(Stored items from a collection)
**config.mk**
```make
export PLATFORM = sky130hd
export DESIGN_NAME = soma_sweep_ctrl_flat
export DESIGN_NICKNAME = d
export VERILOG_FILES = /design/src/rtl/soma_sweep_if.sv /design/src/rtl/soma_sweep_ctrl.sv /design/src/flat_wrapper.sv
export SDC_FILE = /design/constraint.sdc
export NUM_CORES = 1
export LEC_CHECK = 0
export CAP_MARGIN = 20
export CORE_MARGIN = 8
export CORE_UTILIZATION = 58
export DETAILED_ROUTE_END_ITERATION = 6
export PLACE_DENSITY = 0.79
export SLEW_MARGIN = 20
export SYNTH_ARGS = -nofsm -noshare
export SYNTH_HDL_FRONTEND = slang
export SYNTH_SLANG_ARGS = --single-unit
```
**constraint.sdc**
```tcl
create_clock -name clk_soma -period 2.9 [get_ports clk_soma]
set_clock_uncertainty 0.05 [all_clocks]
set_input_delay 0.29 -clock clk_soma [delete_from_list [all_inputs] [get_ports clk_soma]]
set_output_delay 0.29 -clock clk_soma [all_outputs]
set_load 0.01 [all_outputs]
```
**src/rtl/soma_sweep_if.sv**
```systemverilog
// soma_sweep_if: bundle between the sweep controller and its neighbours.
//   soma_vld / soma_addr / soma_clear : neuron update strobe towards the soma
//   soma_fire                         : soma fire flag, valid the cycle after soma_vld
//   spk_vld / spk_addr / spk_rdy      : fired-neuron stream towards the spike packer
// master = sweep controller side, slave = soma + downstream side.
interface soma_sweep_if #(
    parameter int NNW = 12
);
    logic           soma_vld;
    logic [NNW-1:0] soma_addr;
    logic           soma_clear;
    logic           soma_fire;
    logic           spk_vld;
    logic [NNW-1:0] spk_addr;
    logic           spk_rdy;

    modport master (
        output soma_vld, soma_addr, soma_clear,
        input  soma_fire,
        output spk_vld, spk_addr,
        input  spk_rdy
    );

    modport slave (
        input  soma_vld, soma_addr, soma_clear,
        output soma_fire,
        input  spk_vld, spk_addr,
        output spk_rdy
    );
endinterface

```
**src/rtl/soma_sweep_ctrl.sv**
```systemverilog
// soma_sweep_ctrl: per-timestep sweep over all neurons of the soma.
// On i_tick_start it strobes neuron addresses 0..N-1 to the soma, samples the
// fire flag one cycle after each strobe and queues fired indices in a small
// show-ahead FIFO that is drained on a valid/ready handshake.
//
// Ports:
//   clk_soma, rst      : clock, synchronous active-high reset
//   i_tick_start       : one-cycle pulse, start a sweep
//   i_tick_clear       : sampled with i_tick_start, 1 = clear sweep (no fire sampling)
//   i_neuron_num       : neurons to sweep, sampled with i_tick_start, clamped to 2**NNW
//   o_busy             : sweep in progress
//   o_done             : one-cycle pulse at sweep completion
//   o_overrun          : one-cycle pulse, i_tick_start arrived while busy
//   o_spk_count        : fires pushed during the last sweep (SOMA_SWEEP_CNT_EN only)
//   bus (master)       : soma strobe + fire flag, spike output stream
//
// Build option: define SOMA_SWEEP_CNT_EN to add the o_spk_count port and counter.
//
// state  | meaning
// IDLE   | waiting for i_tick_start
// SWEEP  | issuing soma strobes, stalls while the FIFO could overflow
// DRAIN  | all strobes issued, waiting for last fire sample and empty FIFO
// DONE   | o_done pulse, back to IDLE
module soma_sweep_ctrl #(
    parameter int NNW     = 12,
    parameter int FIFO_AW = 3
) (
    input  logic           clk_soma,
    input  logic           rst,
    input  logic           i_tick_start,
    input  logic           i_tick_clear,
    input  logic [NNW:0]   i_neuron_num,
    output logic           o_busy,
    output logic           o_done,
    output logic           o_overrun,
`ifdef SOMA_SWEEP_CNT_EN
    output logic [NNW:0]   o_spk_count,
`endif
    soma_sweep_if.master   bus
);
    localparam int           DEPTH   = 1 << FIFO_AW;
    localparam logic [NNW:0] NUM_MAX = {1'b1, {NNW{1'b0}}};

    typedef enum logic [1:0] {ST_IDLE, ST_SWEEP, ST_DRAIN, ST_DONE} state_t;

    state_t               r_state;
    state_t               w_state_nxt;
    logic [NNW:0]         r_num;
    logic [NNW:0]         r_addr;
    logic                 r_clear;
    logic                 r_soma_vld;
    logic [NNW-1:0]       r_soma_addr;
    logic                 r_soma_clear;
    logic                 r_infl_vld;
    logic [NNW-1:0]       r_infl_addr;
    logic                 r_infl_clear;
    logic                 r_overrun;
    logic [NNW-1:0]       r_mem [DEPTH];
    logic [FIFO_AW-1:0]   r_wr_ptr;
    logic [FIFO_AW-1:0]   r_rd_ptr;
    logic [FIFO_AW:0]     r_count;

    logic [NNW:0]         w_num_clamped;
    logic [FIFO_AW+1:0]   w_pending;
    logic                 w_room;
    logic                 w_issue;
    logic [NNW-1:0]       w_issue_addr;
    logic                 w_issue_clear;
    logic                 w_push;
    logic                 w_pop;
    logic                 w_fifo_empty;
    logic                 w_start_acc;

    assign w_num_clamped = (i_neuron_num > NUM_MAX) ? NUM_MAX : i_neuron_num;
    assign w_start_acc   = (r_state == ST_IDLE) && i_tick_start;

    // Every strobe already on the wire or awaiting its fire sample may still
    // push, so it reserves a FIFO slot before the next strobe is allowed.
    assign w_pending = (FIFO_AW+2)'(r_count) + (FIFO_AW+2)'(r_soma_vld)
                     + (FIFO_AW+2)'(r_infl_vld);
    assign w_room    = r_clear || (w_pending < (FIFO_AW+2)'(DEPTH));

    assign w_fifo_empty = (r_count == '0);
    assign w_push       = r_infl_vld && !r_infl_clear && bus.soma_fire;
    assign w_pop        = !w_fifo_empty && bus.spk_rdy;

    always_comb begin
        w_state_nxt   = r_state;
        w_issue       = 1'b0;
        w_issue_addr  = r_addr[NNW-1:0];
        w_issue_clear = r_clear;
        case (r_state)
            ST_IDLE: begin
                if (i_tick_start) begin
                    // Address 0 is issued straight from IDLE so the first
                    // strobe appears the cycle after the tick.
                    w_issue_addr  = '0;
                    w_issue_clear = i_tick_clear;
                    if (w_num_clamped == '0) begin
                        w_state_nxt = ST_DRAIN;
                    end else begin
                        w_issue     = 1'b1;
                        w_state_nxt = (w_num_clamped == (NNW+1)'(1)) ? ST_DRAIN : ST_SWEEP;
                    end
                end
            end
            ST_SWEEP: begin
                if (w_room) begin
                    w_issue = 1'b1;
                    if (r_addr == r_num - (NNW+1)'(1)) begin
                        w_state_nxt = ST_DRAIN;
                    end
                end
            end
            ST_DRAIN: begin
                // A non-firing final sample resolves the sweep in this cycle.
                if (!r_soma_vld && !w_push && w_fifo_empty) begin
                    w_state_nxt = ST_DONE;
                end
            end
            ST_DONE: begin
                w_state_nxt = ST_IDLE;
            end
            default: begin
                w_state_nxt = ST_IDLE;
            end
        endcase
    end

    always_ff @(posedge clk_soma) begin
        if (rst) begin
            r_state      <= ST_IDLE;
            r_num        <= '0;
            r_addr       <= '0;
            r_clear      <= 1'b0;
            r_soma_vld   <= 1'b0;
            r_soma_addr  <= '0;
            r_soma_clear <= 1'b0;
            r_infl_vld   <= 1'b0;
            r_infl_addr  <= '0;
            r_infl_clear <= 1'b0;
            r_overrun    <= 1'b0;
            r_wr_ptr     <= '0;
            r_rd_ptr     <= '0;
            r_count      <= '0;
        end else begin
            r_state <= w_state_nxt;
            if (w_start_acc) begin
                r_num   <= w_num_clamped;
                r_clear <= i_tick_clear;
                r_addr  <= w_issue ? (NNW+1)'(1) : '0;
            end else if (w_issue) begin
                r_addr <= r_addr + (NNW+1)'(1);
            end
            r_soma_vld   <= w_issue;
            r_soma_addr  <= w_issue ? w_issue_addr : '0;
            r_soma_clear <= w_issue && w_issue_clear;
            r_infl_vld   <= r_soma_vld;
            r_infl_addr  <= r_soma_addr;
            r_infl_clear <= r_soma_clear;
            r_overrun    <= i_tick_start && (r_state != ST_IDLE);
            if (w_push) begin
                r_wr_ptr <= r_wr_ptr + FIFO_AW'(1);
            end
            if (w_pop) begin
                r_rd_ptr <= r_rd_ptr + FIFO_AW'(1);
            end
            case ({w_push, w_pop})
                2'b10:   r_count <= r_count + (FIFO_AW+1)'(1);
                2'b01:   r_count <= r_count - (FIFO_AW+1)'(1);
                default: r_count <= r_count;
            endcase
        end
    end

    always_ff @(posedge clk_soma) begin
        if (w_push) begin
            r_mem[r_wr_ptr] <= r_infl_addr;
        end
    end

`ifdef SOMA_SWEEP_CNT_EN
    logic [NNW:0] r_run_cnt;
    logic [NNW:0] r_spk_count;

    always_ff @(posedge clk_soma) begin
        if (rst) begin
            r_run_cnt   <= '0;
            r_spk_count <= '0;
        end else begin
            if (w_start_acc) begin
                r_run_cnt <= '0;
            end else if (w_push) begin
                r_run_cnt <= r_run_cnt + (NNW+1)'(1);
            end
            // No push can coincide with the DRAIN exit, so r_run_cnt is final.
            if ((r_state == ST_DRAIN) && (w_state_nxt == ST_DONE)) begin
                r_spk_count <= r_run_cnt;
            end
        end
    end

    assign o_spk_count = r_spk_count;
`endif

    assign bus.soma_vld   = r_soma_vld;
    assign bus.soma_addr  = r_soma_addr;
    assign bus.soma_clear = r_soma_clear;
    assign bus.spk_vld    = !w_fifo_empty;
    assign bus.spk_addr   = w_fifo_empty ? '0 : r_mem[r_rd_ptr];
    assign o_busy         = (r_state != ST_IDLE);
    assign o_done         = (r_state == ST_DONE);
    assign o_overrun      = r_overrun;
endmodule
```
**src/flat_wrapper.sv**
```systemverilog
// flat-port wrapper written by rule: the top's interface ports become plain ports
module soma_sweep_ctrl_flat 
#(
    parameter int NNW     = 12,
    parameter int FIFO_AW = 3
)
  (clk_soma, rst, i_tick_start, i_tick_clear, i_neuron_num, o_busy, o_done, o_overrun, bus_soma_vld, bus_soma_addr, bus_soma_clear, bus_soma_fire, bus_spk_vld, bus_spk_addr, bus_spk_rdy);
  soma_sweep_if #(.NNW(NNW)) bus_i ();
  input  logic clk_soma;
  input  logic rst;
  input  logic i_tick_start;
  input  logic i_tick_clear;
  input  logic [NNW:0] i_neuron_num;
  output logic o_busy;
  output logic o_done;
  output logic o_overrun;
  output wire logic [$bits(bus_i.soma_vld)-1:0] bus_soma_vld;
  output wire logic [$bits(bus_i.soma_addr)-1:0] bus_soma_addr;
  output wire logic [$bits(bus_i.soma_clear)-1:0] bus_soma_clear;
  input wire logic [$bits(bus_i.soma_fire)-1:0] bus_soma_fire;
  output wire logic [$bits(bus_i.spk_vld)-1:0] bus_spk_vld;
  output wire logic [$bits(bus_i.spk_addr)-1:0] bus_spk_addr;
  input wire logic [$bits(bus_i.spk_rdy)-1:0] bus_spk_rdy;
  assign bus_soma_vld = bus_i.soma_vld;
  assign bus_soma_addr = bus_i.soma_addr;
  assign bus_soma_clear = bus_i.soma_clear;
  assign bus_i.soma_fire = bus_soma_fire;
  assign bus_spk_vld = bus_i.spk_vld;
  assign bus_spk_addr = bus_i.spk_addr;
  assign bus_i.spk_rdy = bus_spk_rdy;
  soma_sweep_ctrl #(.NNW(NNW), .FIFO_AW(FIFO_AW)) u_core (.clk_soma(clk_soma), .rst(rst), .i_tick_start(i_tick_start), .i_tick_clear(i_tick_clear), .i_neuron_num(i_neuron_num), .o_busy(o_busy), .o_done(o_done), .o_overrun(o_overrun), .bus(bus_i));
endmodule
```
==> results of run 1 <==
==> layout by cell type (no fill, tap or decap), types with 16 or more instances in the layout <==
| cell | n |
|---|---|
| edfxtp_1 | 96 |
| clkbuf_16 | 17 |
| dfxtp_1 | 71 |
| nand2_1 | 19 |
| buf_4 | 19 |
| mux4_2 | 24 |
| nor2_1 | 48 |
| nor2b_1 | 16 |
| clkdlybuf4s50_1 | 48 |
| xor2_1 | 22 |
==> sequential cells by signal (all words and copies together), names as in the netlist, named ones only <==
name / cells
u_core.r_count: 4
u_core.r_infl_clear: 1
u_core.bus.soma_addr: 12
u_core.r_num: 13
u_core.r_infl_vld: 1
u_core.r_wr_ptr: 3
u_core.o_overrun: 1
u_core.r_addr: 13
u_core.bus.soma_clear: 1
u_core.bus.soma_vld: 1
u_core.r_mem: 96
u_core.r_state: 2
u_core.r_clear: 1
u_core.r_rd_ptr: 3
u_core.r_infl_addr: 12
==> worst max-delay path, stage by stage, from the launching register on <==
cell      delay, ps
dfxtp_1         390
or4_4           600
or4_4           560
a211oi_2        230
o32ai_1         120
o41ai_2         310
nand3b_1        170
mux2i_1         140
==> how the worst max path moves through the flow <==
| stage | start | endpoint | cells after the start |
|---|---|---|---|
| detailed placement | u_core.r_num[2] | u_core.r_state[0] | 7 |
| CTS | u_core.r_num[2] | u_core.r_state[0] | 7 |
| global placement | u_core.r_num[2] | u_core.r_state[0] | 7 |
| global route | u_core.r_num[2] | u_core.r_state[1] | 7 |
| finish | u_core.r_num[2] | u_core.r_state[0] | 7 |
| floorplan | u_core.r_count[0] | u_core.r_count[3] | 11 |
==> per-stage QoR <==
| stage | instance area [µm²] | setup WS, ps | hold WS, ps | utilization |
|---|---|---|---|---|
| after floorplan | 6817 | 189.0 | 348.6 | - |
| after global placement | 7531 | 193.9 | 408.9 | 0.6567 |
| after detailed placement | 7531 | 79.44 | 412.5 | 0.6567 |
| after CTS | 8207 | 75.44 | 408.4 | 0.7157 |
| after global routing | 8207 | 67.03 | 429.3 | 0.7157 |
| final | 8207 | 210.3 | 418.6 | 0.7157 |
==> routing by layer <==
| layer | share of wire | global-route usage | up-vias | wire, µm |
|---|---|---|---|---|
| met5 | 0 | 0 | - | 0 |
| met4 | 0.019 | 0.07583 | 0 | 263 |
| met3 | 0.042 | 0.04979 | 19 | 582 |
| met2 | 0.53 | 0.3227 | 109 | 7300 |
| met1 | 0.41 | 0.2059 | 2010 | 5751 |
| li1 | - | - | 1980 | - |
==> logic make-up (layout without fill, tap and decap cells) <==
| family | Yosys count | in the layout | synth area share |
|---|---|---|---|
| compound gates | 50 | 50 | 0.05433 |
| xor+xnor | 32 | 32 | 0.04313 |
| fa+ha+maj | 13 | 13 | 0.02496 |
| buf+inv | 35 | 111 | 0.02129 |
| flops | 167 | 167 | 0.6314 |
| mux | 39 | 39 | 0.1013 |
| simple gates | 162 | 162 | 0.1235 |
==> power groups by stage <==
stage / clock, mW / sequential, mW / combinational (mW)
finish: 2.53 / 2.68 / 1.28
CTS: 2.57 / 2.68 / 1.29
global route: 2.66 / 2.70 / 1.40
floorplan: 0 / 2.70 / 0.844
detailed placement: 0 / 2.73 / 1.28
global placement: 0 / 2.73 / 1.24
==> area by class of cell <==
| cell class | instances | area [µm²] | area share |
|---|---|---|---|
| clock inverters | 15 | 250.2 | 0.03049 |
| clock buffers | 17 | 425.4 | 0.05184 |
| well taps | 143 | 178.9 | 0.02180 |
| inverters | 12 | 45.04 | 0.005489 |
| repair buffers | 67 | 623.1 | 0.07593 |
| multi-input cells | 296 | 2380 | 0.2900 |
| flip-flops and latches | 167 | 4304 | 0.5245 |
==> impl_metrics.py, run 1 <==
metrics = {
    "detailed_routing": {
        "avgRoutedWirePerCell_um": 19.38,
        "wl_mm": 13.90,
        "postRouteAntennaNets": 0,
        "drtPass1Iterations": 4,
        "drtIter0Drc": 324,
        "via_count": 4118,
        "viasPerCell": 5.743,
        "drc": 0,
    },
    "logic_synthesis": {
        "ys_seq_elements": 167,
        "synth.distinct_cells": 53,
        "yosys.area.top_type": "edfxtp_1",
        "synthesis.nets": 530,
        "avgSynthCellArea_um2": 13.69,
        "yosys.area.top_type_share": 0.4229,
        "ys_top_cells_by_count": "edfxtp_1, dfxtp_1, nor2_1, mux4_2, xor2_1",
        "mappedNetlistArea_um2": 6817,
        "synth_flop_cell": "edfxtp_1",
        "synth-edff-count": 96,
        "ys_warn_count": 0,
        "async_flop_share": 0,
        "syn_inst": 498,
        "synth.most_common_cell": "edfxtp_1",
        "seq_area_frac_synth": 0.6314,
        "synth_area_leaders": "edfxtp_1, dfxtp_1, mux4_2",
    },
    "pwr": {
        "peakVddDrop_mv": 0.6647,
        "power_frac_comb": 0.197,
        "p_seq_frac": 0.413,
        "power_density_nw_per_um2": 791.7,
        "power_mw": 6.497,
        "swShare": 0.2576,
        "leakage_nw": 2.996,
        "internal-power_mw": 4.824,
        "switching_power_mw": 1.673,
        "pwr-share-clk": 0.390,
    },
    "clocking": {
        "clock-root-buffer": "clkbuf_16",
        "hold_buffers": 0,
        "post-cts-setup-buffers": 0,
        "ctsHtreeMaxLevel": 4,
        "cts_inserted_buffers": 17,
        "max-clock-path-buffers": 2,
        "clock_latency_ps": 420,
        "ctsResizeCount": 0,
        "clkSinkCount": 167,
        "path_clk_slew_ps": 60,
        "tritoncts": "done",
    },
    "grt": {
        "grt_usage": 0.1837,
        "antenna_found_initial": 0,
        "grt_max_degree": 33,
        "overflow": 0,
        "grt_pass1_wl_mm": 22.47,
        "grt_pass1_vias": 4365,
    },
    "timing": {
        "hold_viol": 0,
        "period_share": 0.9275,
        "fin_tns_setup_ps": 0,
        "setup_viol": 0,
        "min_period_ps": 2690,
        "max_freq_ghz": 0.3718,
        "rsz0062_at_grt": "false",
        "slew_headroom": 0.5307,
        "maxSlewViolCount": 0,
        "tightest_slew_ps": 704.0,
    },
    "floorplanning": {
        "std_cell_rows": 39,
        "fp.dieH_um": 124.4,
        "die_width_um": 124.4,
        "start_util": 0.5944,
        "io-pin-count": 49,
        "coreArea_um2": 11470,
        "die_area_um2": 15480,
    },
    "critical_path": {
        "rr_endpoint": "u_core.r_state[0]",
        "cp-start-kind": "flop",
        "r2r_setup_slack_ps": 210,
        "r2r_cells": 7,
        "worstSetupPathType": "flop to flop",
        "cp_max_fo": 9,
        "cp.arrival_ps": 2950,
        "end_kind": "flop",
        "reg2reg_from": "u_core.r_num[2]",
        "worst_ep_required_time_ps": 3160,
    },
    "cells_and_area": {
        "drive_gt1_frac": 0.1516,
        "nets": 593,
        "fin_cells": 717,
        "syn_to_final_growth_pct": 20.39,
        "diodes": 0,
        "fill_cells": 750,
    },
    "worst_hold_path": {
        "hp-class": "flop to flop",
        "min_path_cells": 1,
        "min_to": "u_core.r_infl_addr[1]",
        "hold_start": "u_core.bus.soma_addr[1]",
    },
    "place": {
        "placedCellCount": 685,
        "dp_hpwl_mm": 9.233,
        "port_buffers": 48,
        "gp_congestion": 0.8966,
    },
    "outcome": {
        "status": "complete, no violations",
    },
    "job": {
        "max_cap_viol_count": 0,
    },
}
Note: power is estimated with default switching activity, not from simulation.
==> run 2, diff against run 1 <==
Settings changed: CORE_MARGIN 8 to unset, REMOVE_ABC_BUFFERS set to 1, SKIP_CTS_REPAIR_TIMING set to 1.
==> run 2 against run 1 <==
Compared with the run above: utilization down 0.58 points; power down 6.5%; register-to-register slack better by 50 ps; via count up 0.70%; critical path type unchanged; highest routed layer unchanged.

### Work instruction
If a line contains the word "register", it counts; say how many such lines the records hold, and give only that number.

### Reply
2